Apa yang ditemukan oleh peneliti inilah tampaknya yang berkembang di IAIN-SU. Perkembangan akhir terkait hal ini adalah telah ditandatanganinya kesepakatan (MOU) empat IAIN, yang lazim disebut ‘4-in-1’, yakni Semarang, Palembang, Mataram dan Medan yang antara lain menyepakati bahwa program studi unggulan IAIN-SU adalah ekonomi dan bisnis Islam. Tindak lanjut kongkritnya adalah sudah diajukannya proposal penyapihan semua bidang kajian ekonomi dan bisnis menjadi fakultas yang berdiri sendiri (Fakultas Ekonomi dan Bisnis Islam).[22] Ini merupakan konsekuensi logis dari telah berkiprahnya dengan baik program pendidikan diploma, S1, S2 dan S3 ekonomi dan bisnis syari’ah serta berbagai lembaga dan kegiatan terkait lainnya.
  1. E.                Catatan Penutup
Program Doktor Ekonomi Islam nantinya diharapkan dapat melahirkan doktor-doktor yang menguasi dengan sangat baik ilmu ekonomi Syari’ah. Penguasaannya itu sama pula baiknya dengan pemahamannya terhadap ilmu ekonomi konvensional dan juga yang kontemporer. Hemat saya, kerangka berpikir Umer Chafra layak untuk kita pertimbangkan. Izinkan saya mengutip apa yang disampaikan Chafra sebagai berikut:
To say that the effort to creat Islamic Economics lead to isolationism is true only if arrogance and bigotry prevail in either one of the two disciplines and prevent mutual interaction. A rational and amicable discussion of different worldviews and disciplines may, in fact, promote greater depth and breadth in the analysis of both disciplines through cross pollination, and thus make the world richer and better off. Feyerabend is, hence, right in asserting that the conformity impairs its critical power. Uniformity also impairs the free development of the individual.[23]

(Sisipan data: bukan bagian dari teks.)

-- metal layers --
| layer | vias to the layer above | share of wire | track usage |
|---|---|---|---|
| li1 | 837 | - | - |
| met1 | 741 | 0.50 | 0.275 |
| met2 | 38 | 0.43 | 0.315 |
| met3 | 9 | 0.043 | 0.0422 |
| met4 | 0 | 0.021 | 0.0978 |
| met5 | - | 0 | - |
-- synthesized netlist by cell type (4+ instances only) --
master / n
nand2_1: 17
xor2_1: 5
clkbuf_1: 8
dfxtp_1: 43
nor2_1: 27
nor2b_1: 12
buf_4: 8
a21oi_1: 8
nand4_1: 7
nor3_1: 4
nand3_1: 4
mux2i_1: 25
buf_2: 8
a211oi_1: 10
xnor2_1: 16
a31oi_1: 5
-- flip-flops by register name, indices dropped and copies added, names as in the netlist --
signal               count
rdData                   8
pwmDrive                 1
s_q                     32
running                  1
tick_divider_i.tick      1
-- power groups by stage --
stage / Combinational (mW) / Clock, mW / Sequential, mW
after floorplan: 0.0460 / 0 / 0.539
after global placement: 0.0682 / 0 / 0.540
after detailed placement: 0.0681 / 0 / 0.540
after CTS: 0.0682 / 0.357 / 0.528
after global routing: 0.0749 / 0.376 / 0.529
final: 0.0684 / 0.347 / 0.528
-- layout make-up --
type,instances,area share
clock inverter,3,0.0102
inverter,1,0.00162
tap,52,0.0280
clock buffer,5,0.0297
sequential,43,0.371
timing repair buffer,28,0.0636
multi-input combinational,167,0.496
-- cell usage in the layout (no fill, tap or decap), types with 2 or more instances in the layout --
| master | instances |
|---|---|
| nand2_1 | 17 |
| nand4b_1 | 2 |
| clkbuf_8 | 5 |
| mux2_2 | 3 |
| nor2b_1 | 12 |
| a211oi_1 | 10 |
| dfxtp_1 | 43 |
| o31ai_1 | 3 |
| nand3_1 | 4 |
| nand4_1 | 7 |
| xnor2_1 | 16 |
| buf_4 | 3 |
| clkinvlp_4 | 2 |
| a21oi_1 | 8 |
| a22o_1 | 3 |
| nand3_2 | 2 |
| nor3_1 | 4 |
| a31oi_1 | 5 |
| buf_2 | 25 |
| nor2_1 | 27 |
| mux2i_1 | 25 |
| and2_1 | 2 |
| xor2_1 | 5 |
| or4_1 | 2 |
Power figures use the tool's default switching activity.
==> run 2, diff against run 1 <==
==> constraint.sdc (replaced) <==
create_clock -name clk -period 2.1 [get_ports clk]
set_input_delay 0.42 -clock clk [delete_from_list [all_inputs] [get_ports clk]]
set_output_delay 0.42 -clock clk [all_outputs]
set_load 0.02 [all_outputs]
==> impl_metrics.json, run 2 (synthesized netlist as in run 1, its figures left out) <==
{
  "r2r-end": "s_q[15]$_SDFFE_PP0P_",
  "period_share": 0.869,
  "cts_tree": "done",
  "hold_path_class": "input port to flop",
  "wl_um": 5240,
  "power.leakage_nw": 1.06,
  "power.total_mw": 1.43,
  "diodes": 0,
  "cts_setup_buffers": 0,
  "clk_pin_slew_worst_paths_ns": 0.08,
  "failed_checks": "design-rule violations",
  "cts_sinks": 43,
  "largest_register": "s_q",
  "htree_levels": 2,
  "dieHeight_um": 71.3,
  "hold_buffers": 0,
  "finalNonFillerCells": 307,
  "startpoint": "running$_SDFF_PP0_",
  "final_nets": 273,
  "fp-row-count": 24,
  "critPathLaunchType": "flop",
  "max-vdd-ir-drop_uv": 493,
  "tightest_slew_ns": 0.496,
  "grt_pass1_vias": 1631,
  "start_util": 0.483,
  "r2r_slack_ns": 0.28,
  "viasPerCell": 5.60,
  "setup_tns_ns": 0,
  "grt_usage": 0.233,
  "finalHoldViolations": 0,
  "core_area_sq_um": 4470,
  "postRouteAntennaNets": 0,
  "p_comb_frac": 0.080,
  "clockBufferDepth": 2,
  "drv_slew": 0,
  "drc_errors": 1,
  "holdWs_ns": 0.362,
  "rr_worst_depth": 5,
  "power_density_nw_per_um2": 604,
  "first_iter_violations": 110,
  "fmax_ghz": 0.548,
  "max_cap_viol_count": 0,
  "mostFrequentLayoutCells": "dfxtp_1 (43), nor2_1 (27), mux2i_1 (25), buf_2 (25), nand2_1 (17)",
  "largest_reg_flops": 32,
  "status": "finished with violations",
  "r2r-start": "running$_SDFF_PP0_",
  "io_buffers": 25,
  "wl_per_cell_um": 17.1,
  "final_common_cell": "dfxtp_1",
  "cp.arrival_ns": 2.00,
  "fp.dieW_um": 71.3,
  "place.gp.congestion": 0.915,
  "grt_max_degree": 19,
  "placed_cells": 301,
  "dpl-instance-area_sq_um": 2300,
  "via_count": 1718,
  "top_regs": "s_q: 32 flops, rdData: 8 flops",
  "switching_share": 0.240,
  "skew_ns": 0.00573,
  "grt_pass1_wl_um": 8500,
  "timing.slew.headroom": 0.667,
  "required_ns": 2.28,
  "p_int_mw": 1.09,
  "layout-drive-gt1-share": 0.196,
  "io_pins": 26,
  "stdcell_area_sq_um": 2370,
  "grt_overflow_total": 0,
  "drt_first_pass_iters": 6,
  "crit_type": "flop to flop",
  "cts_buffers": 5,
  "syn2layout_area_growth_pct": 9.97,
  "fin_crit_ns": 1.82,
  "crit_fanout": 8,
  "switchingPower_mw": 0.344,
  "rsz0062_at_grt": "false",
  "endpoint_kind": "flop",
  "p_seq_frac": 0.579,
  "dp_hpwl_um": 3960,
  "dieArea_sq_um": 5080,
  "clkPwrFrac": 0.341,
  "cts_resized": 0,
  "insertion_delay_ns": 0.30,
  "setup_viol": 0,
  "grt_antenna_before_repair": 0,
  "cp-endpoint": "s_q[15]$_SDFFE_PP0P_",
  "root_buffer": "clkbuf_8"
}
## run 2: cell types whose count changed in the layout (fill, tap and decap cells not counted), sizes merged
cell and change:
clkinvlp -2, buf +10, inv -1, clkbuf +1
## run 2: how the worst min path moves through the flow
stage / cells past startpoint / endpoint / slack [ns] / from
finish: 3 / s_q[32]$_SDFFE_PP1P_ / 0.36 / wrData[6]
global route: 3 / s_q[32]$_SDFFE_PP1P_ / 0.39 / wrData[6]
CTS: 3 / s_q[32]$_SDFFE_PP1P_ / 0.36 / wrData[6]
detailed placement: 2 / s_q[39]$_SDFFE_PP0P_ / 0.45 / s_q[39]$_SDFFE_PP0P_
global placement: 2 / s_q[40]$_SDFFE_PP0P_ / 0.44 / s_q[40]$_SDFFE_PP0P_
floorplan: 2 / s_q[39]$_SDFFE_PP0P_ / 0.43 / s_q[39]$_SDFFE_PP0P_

Hemat saya tidak pada tempatnya kita menjadikan ilmu ekonomi konvensional dan ilmu ekonomi Islam dalam posisi yang saling berhadap-hadapan. Lebih-lebih saling menafikan dan menunjukkan keunggulannya masing-masing dalam posisi zero-sum game dan quid pro quo. Gagasan IAIN-SU untuk melakukan integrasi keilmuan dan lebih pada aspek axiologis, dalam artian upaya mewujudkan intelektual ulu al-albab[24] adalah pilihan yang tepat dan relevan dengan perkembangan zaman dan dengan peluang yang terbuka dan tantangan yang berkembang. Ini lebih utama dan menonjol di dalam bidang ekonomi. Semoga Program Doktor yang lahir di IAIN-SU ini mampu untuk memberikan kontribusi positifnya dalam pengembangan ilmu ekonomi Islam ke depan.